Sulfur Vulcanization and Material Properties of Polyhydroxyalkanoates with Unsaturated Side Chain.

Abstract

This study aimed to evaluate the physical properties and biodegradability of sulfur-vulcanized polyhydroxyalkanoates (PHAs) with unsaturated side chains. As a vulcanizable PHA, poly(3-hydroxybutyrate-co-3-hydroxy-5-hexenoate) [P(3HB-co-3H5HE)] was biosynthesized with a 3H5HE fraction of 3-47 mol% using recombinant Escherichia coli and subsequently vulcanized with varying sulfur contents (2-20 per hundred resin, phr) in the presence of zinc oxide, stearic acid, and 2-mercaptobenzothiazole as curing agents. The vulcanized PHA copolymers were insoluble in chloroform, indicating the formation of a cross-linked network. Raman spectroscopy revealed the functional loss of the double bonds in the polymers. After the vulcanization with 5 phr sulfur, the tensile strength and elongation at break of P(3HB-co-47 mol% 3H5HE) increased from 0.6 MPa to 6.3 MPa and from 430% to 813%, respectively.

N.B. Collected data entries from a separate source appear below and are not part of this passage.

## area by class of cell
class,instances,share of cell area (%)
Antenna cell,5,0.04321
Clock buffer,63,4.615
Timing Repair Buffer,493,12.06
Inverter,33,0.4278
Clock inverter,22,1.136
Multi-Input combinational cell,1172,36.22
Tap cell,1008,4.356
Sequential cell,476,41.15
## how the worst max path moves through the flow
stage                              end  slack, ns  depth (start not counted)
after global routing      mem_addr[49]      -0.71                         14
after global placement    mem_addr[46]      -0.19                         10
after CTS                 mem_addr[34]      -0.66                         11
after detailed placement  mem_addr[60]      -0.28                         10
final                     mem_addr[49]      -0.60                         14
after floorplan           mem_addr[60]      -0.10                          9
### src/rtl/sar_bus_ctrl_pkg.sv
// Shared constants for the converter controller.
// Assumes: trial code width and phase width are set here once for the block.
package sar_bus_ctrl_pkg;
    localparam int CODE_W  = 8;   // bits resolved per conversion
    localparam int PHASE_W = 3;   // 2**PHASE_W clocks per bit trial
    localparam int SYNC_N  = 2;   // synchroniser depth for the bus strobes
endpackage

### src/rtl/sar_strobe_sync.sv
// Multi-stage synchroniser for asynchronous active-low bus strobes.
// Assumes: each bit is an independent level; RST_VAL is the idle level.
module sar_strobe_sync #(
    parameter int W = 3,
    parameter int STAGES = 2,
    parameter logic [W-1:0] RST_VAL = '1
) (
    input  logic         clk,
    input  logic         rst_n,
    input  logic [W-1:0] d,
    output logic [W-1:0] q
);
    logic [W-1:0] st [STAGES];

    for (genvar i = 0; i < STAGES; i++) begin : g_stage
        if (i == 0) begin : g_first
            // first stage samples the raw pins
            always_ff @(posedge clk) begin
                if (!rst_n) st[0] <= RST_VAL;
                else        st[0] <= d;
            end
        end else begin : g_next
            // later stages settle metastability
            always_ff @(posedge clk) begin
                if (!rst_n) st[i] <= RST_VAL;
                else        st[i] <= st[i-1];
            end
        end
    end

    assign q = st[STAGES-1];
endmodule

### src/rtl/sar_strobe_decode.sv
// Turns synchronised strobes into hold, start and read-access events.
// Assumes: inputs are already synchronised and active-low.
module sar_strobe_decode (
    input  logic clk,
    input  logic rst_n,
    input  logic cs_s_n,
    input  logic wr_s_n,
    input  logic rd_s_n,
    output logic hold,
    output logic start_evt,
    output logic rd_acc
);
    logic hold_q;

    assign hold   = !cs_s_n && !wr_s_n;
    assign rd_acc = !cs_s_n && !rd_s_n;
    // the start is the end of a hold interval
    assign start_evt = hold_q && !hold;

    // remember last cycle's hold to find its release
    always_ff @(posedge clk) begin
        if (!rst_n) hold_q <= 1'b0;
        else        hold_q <= hold;
    end
endmodule

### src/rtl/sar_engine.sv
// Successive-approximation sequencer: phase counter, start flop, trial
// shift register and approximation register.
// Assumes: cmp_keep is stable by the last clock of each trial phase.
module sar_engine #(
    parameter int CODE_W = 8,
    parameter int PHASE_W = 3
) (
    input  logic              clk,
    input  logic              rst_n,
    input  logic              hold,
    input  logic              start_evt,
    input  logic              cmp_keep,
    output logic [CODE_W-1:0] dac_code,
    output logic [CODE_W-1:0] ring,
    output logic              done,
    output logic [CODE_W-1:0] result
);
    localparam logic [PHASE_W-1:0] PH_LAST = '1;
    localparam logic [CODE_W-1:0]  MSB_ONE = {1'b1, {(CODE_W-1){1'b0}}};

    logic [PHASE_W-1:0] ph;
    logic               pend;
    logic               busy;
    logic [CODE_W-1:0]  sar;
    logic               trial_end;
    logic [CODE_W-1:0]  decided;

    assign trial_end = busy && (ph == PH_LAST);
    // clear the bit under trial when the comparator rejects it
    assign decided   = cmp_keep ? sar : (sar & ~ring);
    assign done      = trial_end && ring[0];
    assign result    = decided;
    assign dac_code  = sar;

    // free-running trial phase, never realigned to the start
    always_ff @(posedge clk) begin
        if (!rst_n) ph <= '0;
        else        ph <= ph + 1'b1;
    end

    // start flop, trial shift register and approximation register
    always_ff @(posedge clk) begin
        if (!rst_n || hold) begin
            pend <= 1'b0;
            busy <= 1'b0;
            ring <= '0;
            sar  <= '0;
        end else if (start_evt) begin
            pend <= 1'b1;
        end else if (pend && ph == PH_LAST) begin
            pend <= 1'b0;
            busy <= 1'b1;
            ring <= MSB_ONE;
            sar  <= MSB_ONE;
        end else if (trial_end) begin
            if (ring[0]) begin
                busy <= 1'b0;
                ring <= '0;
                sar  <= decided;
            end else begin
                ring <= ring >> 1;
                sar  <= decided | (ring >> 1);
            end
        end
    end
endmodule

### src/rtl/sar_result_latch.sv
// Output latch and interrupt flop for the converter bus port.
// Assumes: done is a one-cycle pulse; hold and rd_acc are synchronised.
module sar_result_latch #(
    parameter int CODE_W = 8
) (
    input  logic              clk,
    input  logic              rst_n,
    input  logic              done,
    input  logic [CODE_W-1:0] result,
    input  logic              hold,
    input  logic              rd_acc,
    output logic [CODE_W-1:0] q,
    output logic              intr_n
);
    // capture the finished code only on completion
    always_ff @(posedge clk) begin
        if (!rst_n)    q <= '0;
        else if (done) q <= result;
    end

    // raise on completion, clear on a new write or a read
    always_ff @(posedge clk) begin
        if (!rst_n)                intr_n <= 1'b1;
        else if (done)             intr_n <= 1'b0;
        else if (hold || rd_acc)   intr_n <= 1'b1;
    end
endmodule

### src/rtl/sar_bus_ctrl.sv
// Top level of the successive-approximation controller with processor bus port.
// Assumes: the pad ring builds the three-state driver from dout/dout_en;
// the bus strobes are asynchronous to clk.
module sar_bus_ctrl
    import sar_bus_ctrl_pkg::*;
(
    input  logic              clk,
    input  logic              rst_n,
    input  logic              cs_n,
    input  logic              wr_n,
    input  logic              rd_n,
    input  logic              cmp_keep,
    output logic [CODE_W-1:0] dac_code,
    output logic [CODE_W-1:0] dout,
    output logic              dout_en,
    output logic              intr_n
);
    logic [2:0]        strobe_s;
    logic              hold_w;
    logic              start_w;
    logic              rd_acc_w;
    logic              done_w;
    logic [CODE_W-1:0] ring_w;
    logic [CODE_W-1:0] result_w;

    sar_strobe_sync #(.W(3), .STAGES(SYNC_N), .RST_VAL(3'b111)) u_sync (
        .clk(clk), .rst_n(rst_n), .d({cs_n, wr_n, rd_n}), .q(strobe_s)
    );

    sar_strobe_decode u_dec (
        .clk(clk), .rst_n(rst_n),
        .cs_s_n(strobe_s[2]), .wr_s_n(strobe_s[1]), .rd_s_n(strobe_s[0]),
        .hold(hold_w), .start_evt(start_w), .rd_acc(rd_acc_w)
    );

    sar_engine #(.CODE_W(CODE_W), .PHASE_W(PHASE_W)) u_eng (
        .clk(clk), .rst_n(rst_n), .hold(hold_w), .start_evt(start_w),
        .cmp_keep(cmp_keep), .dac_code(dac_code), .ring(ring_w),
        .done(done_w), .result(result_w)
    );

    sar_result_latch #(.CODE_W(CODE_W)) u_lat (
        .clk(clk), .rst_n(rst_n), .done(done_w), .result(result_w),
        .hold(hold_w), .rd_acc(rd_acc_w), .q(dout), .intr_n(intr_n)
    );

    // bus drive follows the raw strobes, as the pad enable is asynchronous
    assign dout_en = !cs_n && !rd_n;
endmodule

### config.mk
export PLATFORM = sky130hd
export DESIGN_NAME = sar_bus_ctrl
export DESIGN_NICKNAME = d
export VERILOG_FILES = /design/src/rtl/sar_bus_ctrl_pkg.sv /design/src/rtl/sar_strobe_sync.sv /design/src/rtl/sar_strobe_decode.sv /design/src/rtl/sar_engine.sv /design/src/rtl/sar_result_latch.sv /design/src/rtl/sar_bus_ctrl.sv
export SDC_FILE = /design/constraint.sdc
export NUM_CORES = 1
export LEC_CHECK = 0
export BUFFER_PORTS_ARGS = -buffer_cell sky130_fd_sc_hd__buf_2
export CORE_ASPECT_RATIO = 1.75
export CORE_MARGIN = 1.5
export CORE_UTILIZATION = 40
export CTS_BUF_LIST = sky130_fd_sc_hd__clkbuf_16
export CTS_CLUSTER_DIAMETER = 40
export DETAILED_ROUTE_END_ITERATION = 6
export GPL_ROUTABILITY_DRIVEN = 0
export GPL_TIMING_DRIVEN = 0
export SYNTH_ARGS = -nofsm -noshare
export SYNTH_HDL_FRONTEND = slang
export SYNTH_HIERARCHICAL = 1
export SYNTH_SLANG_ARGS = --single-unit
### constraint.sdc
create_clock -name clk -period 3.95 [get_ports clk]
set_clock_uncertainty 0.15 [all_clocks]
set_input_delay 0 -clock clk [delete_from_list [all_inputs] [get_ports clk]]
set_output_delay 0 -clock clk [all_outputs]
set_load 0.01 [all_outputs]
==> impl_results.md, run 1 <==
- R2R cell count: 8
- Slew @ Worst Pin: 0.4657 ns
- Reg-to-Reg End: u_eng/dac_code[6]$_SDFFE_PP0P_
- Slew HR: 0.6895
- Worst reg-to-reg setup slack: 2.04 ns
- Final Cycle Share: 0.4846
- Post-synth top cells: 37 x dfxtp_1, 16 x nor2b_1, 12 x nand2_1, 12 x nor2_1, 9 x a21oi_1
- Met3 Use GR: 0.03777
- Post-synth EDFFs: 0
- Drc violations: 0
- Final WS setup: 2.036 ns
- Area contributors post-synth: dfxtp_1 51%, nor2b_1 6.9%, mux2i_1 5.6%
- Mapped cell area: 1443 um^2
- Vias in the first global route: 1103
- Initial core utilization: 0.4245
- Post-synth top area share: 0.5134
- Area growth syn-to-layout: 28.97%
- Max VDD drop: 0.4856 mV
- Post-synth top area cell: dfxtp_1
- Hold Vio Cnt, Final: 0
- Status: complete, no violations
- Sequential area share after synthesis: 0.5134
- Finish-stage setup viols: 0
- Clock Path Buffers: 2
- Pleak: 0.0007321 uW
- Largest net degree at the start of global routing: 21
- Yosys reg bits: 37
- Post-cts sizing count: 0
- Startpoint types: flip-flop
- TritonCTS buffer count: 5
- Global-route wire length before repair: 5002 um
- Main synth FF type: dfxtp_1
- Post-Place Worst Slack: 2.070 ns
- Distinct cells, synth: 27
- Multi-input combinational cell area: 636.9 um^2
- Worst Setup End Kind: flip-flop
- Drt wl/cell: roughly 13 um
- Layout cells sized above 1: 0.2097
- Max-slew violations: 0
- Die area: 3990 um^2
- Site row count: 28
- Reg area: 740.7 um^2
- Nets: 193
- Sink Count: 37
- Post-Syn Nets: 155
- Grt peak-use layer: met2
- Worst hold path type: flip-flop to flip-flop
- Most instantiated library cell after synthesis: dfxtp_1
- RR Startpoint: u_eng/ph[0]$_SDFF_PN0_
- # fillers: 336
- Fmax: between 500 and 600 MHz
- Pwr Total: 852.1 uW
- Avg Vias per Cell: ~4.8
- CTS tree: yes
- Root Driver: clkbuf_16
- Met1 global-route usage: 0.1654
- CP Class: flip-flop to flip-flop
- Worst-path maximum fanout: 9
- Initial antenna violation count: 0
- Post-CTS Setup Inserts: 0
- Avg Inst Size Synth: 9.814 um^2
- CTS clk-pin slew, worst paths: approximately 0.05 ns
- Power Density: 458.0 nW/um^2
- CTS H-tree lvls: 2
- Post-synth ARST share: 0
- RSZ-0062 raised after global routing: no
- Worst-Skew Late Latency: 0.28 ns
- Synth Instances: between 100 and 150
- Total grt overflow: 0
- Launch point of the worst path: u_eng/ph[0]$_SDFF_PN0_
- Total GRT Usage: 0.1666
- Critical Path End: u_eng/dac_code[6]$_SDFFE_PP0P_
- Final instance area: ~1900 um^2
- # port buffers: 23
- Min Tclk post-route: 1.914 ns
- ANT cells: 0
- Die Y: 82.45 um
- Met2 Usage GRT: 0.3194
- Setup_tns: 0 ns
- Worst path required time: 3.95 ns
- Max_cap viols: 0
- Antenna viol nets, final: 0
- Width of the die: 48.40 um
- Synthesis warning total: 6
- WP data arrival: 1.92 ns
- Drt total wl: 2936 um
- Iteration-0 DRC Markers: 30
- Post-DP HPWL: 1938 um
- IO Count: 24
- Placed cell areas: 1614 um^2
- DRT Pass-1 Iters: 4
- Routed via count: 1118
- Floorplan core area: between 3000 and 4000 um^2
[critical path, cell delays in order (launching register included)]
cell,delay (ns)
dfxtp_1,0.31
ha_1,0.22
ha_1,0.23
nor4bb_4,0.18
buf_6,0.14
nor2b_4,0.12
buf_6,0.12
a222oi_1,0.26
nor2_1,0.06
[registers in the layout, summed over array words and instances (netlist names)]
| register | flops |
|---|---|
| u_dec/hold_q | 1 |
| u_eng/busy | 1 |
| u_sync/st | 6 |
| u_lat/q | 8 |
| u_lat/intr_n | 1 |
| u_eng/pend | 1 |
| u_eng/ph | 3 |
| u_eng/ring | 8 |
| u_eng/dac_code | 8 |
[how the worst min path moves through the flow]
| stage | end | start | depth (start not counted) |
|---|---|---|---|
| final | u_sync/st[1][1]$_SDFF_PN1_ | u_sync/st[0][1]$_SDFF_PN1_ | 1 |
| after global routing | u_sync/st[1][2]$_SDFF_PN1_ | u_sync/st[0][2]$_SDFF_PN1_ | 1 |
| after CTS | u_sync/st[1][1]$_SDFF_PN1_ | u_sync/st[0][1]$_SDFF_PN1_ | 1 |
| after detailed placement | u_sync/st[0][1]$_SDFF_PN1_ | wr_n | 2 |
| after global placement | u_sync/st[0][1]$_SDFF_PN1_ | wr_n | 2 |
| after floorplan | dout_en | cs_n | 1 |
[power breakdown]
part	internal [uW]	total [uW]	switching, uW
Sequential	380	383	2.92
Combinational	14.6	28.4	13.8
Clock	295	441	146
[per-layer routing]
layer	part of all wire	wire length, um
met1	0.41	1205
met2	0.53	1569
met3	0.030	89
met4	0.025	72
met5	0	0
[timing repair]
| item | in CTS | in global routing |
|---|---|---|
| endpoints found under the hold margin | 16 | 0 |
| setup endpoints to repair | 0 | 0 |
| hold buffers | 8 | 0 |
[cell families after synthesis]
group	Yosys count	synth area share
buffers and inverters	11	0.04509
multiplexers	8	0.05551
flip-flops	37	0.5134
AND/OR/NAND/NOR	54	0.2142
adder cells (fa/ha/maj)	2	0.01734
AO/OA/AOI/OAI	35	0.1544
[through the flow]
step                hold slack (ns)    util  cells
floorplan                   -0.1071       -    147
global placement            0.03662  0.4750    215
detailed placement          0.03878  0.4750    215
CTS                          0.2621  0.5475    231
global route                 0.2824  0.5475    231
finish                       0.2636  0.5475    231
[final cells by class]
cell class,count,share of cell area
sequential,37,0.3981
timing repair buffer,31,0.1049
inverter,4,0.008070
clock buffer,5,0.06725
multi-input combinational,99,0.3423
buffer,7,0.02690
clock inverter,3,0.02219
tap,45,0.03026
[placed cells by master, fill, tap and decap left out, drive strengths merged, types with 2 or more instances in the layout]
master,netlist,layout
mux2i,8,8
clkbuf,3,8
dfxtp,37,37
nand2b,7,7
buf,4,27
nor2b,17,17
a21boi,7,7
ha,2,2
a22oi,7,7
o21ai,9,9
dlygate4sd3,0,8
and2,2,2
a21oi,9,9
nor2,12,12
inv,4,4
nand2,12,12
Power figures use the tool's default switching activity.
==> run 2: changes to the inputs <==
==> constraint.sdc (replaced) <==
create_clock -name clk -period 1.7 [get_ports clk]
set_clock_uncertainty 0.15 [all_clocks]
set_input_delay 0 -clock clk [delete_from_list [all_inputs] [get_ports clk]]
set_output_delay 0 -clock clk [all_outputs]
set_load 0.01 [all_outputs]
==> run 2 against run 1 <==
Against the previous run: global-route usage up 0.25 points; clock-buffer cell count is the same; non-clock buffer count decreased by 1; total power grew 110%; die area did not move; combinational power grew to 2.5 times the previous value; highest routed layer unchanged; sequential cell count did not move; utilization up 0.29 points; cell count down 0.87%; sequential share of layout area increased by 0.055 points; final area increased by 0.54%; via count is 1.4% higher.
==> impl_results.md, run 2 (synthesized netlist as in run 1, its figures left out) <==
- Slew @ Worst Pin: 0.4530 ns
- Launch point of the worst path: u_eng/ph[1]$_SDFF_PN0_
- Fmax: 613.9 MHz
- DRT Pass-1 Iters: 4
- Power Density: a little under 1000 nW/um^2
- Max_cap viols: 0
- TritonCTS buffer count: 5
- ANT cells: 0
- Largest net degree at the start of global routing: 21
- Startpoint types: flip-flop
- Drt wl/cell: 13.68 um
- Total grt overflow: 0
- R2R cell count: 6
- Sink Count: 37
- Vias in the first global route: 1152
- Worst Setup End Kind: flip-flop
- Clock Path Buffers: 2
- Die area: ~4000 um^2
- Antenna viol nets, final: 0
- # port buffers: 23
- Final Cycle Share: 0.9582
- Min Tclk post-route: 1.629 ns
- Most frequent cells in the layout: 33 x dfxtp_1, 23 x buf_2, 15 x nor2b_1, 12 x nor2_1, 12 x nand2_1
- Worst path required time: 1.71 ns
- Worst reg-to-reg setup slack: approximately 0.071 ns
- Core Util, Final: 0.5504
- Hold_ws: approximately 0.26 ns
- IO Count: 24
- Max VDD drop: 0.8322 mV
- Hold Vio Cnt, Final: 0
- P_sw: 351.6 uW
- Layout cells sized above 1: 0.2609
- Post-DP HPWL: 2157 um
- Max-slew violations: 0
- Reg area: approximately 750 um^2
- Worst-Skew Late Latency: between 0.2 and 0.3 ns
- Sw Share: 0.1956
- CTS tree: yes
- RR Startpoint: u_eng/ph[1]$_SDFF_PN0_
- Pint: 1446 uW
- Reg-to-Reg End: u_eng/dac_code[6]$_SDFFE_PP0P_
- Die Y: just over 80 um
- Initial core utilization: 0.4245
- Site row count: 28
- Seq pwr share: 0.498
- Iteration-0 DRC Markers: 39
- Root Driver: clkbuf_16
- Multi-input combinational cell area: 681.9 um^2
- CP Class: flip-flop to flip-flop
- Hold Path Sink: u_sync/st[1][2]$_SDFF_PN1_
- Global-route wire length before repair: 5119 um
- Pleak: 0.0007257 uW
- RSZ-0062 raised after global routing: no
- CTS clk-pin slew, worst paths: approximately 0.050 ns
- Drc violations: 0
- Worst-path maximum fanout: 8
- Power share of the clock group: 0.463
- Slew HR: 0.6980
- Initial antenna violation count: 0
- Avg Vias per Cell: 4.952
- WP data arrival: 1.64 ns
- Width of the die: about 48 um
- Floorplan core area: 3398 um^2
- Logic pwr share: 0.040
- Worst hold path type: flip-flop to flip-flop
- Status: complete, no violations
- Drt total wl: approximately 3100 um
- CTS H-tree lvls: 2
- Hold Path Origin: u_sync/st[0][2]$_SDFF_PN1_
- Commonest non-fill, non-tap cell in the layout: dfxtp_1
- Nets: 192
- Hold Path Depth: 1
- Finish-stage setup viols: 0
- Area growth syn-to-layout: 29.66%
- Routed via count: around 1100
- # fillers: 323
- Total GRT Usage: 0.1691
- Setup_tns: 0 ns
[run 2: power by group through the flow]
stage | registers (uW) | logic, uW | clock network [uW]
5_1_grt | 895 | 79.5 | 894
3_5_place_dp | 912 | 54.2 | 0
6_report | 894 | 71.1 | 832
3_3_place_gp | 911 | 53.2 | 0
2_1_floorplan | 911 | 30.5 | 0
4_1_cts | 893 | 69.0 | 858
[run 2: how the worst max path moves through the flow]
stage | to | slack [ns] | depth (start not counted)
after global routing | u_eng/ring[4]$_SDFFE_PP0P_ | 0.008 | 7
after CTS | u_lat/q[7]$_SDFFE_PN0P_ | 0.006 | 5
after detailed placement | u_eng/dac_code[6]$_SDFFE_PP0P_ | -0.13 | 8
after global placement | u_eng/dac_code[6]$_SDFFE_PP0P_ | -0.11 | 8
after floorplan | u_eng/dac_code[6]$_SDFFE_PP0P_ | -0.04 | 8
final | u_eng/dac_code[6]$_SDFFE_PP0P_ | 0.07 | 6
[run 2: layout make-up]
cell class | count | area share
Sequential cell | 37 | 0.3987
Multi-Input combinational cell | 99 | 0.3645
Timing Repair Buffer | 33 | 0.1124
Clock buffer | 5 | 0.06689
Tap cell | 45 | 0.03010
Buffer | 4 | 0.01538
Inverter | 4 | 0.008027
Clock inverter | 2 | 0.004013
[run 2: through the flow]
stage | area [um^2] | cells | setup WS, ns | power, uW
3_5_place_dp | 1642 | 215 | -0.1313 | 965.9
3_3_place_gp | 1642 | 215 | -0.1134 | 964.1
4_1_cts | 1854 | 230 | 0.005959 | 1820
5_1_grt | 1871 | 229 | 0.007918 | 1869
6_report | 1871 | 229 | 0.07110 | 1797
2_1_floorplan | 1470 | 147 | -0.04199 | 941.8
[run 2: metal layers]
layer	vias to the layer above	GRT usage	share of wire
li1	569	-	-
met1	544	0.1716	0.40
met2	16	0.3222	0.56
met3	5	0.03777	0.028
met4	0	0.09143	0.020
met5	-	0	0
[run 2: critical path, stage by stage, from the launching register on]
cell and delay (ns):
dfxtp_2 0.32, ha_4 0.16, ha_4 0.16, nor4bb_4 0.15, buf_4 0.17, a222oi_1 0.33, nor2_1 0.08
[run 2: what timing repair did]
action,4_1_cts,5_1_grt
endpoints found under the hold margin,19,0
resized for setup,2,10
hold buffers,8,0
pin swaps,3,6
buffers inserted,1,1
endpoints found under the setup margin,10,24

This sample exhibited low tensile set (8%) after 200% elongation, indicating rubber-like properties. Although biodegradability decreased with increasing crosslink density, vulcanized P(3HB-co-3H5HE) exhibited a greater degradation potential than vulcanized rubber but was lower than that of non-vulcanized P(3HB-co-3H5HE). These findings demonstrate that sulfur vulcanization can enhance the resilience of unsaturated PHAs, making them suitable for elastomeric and environmental applications.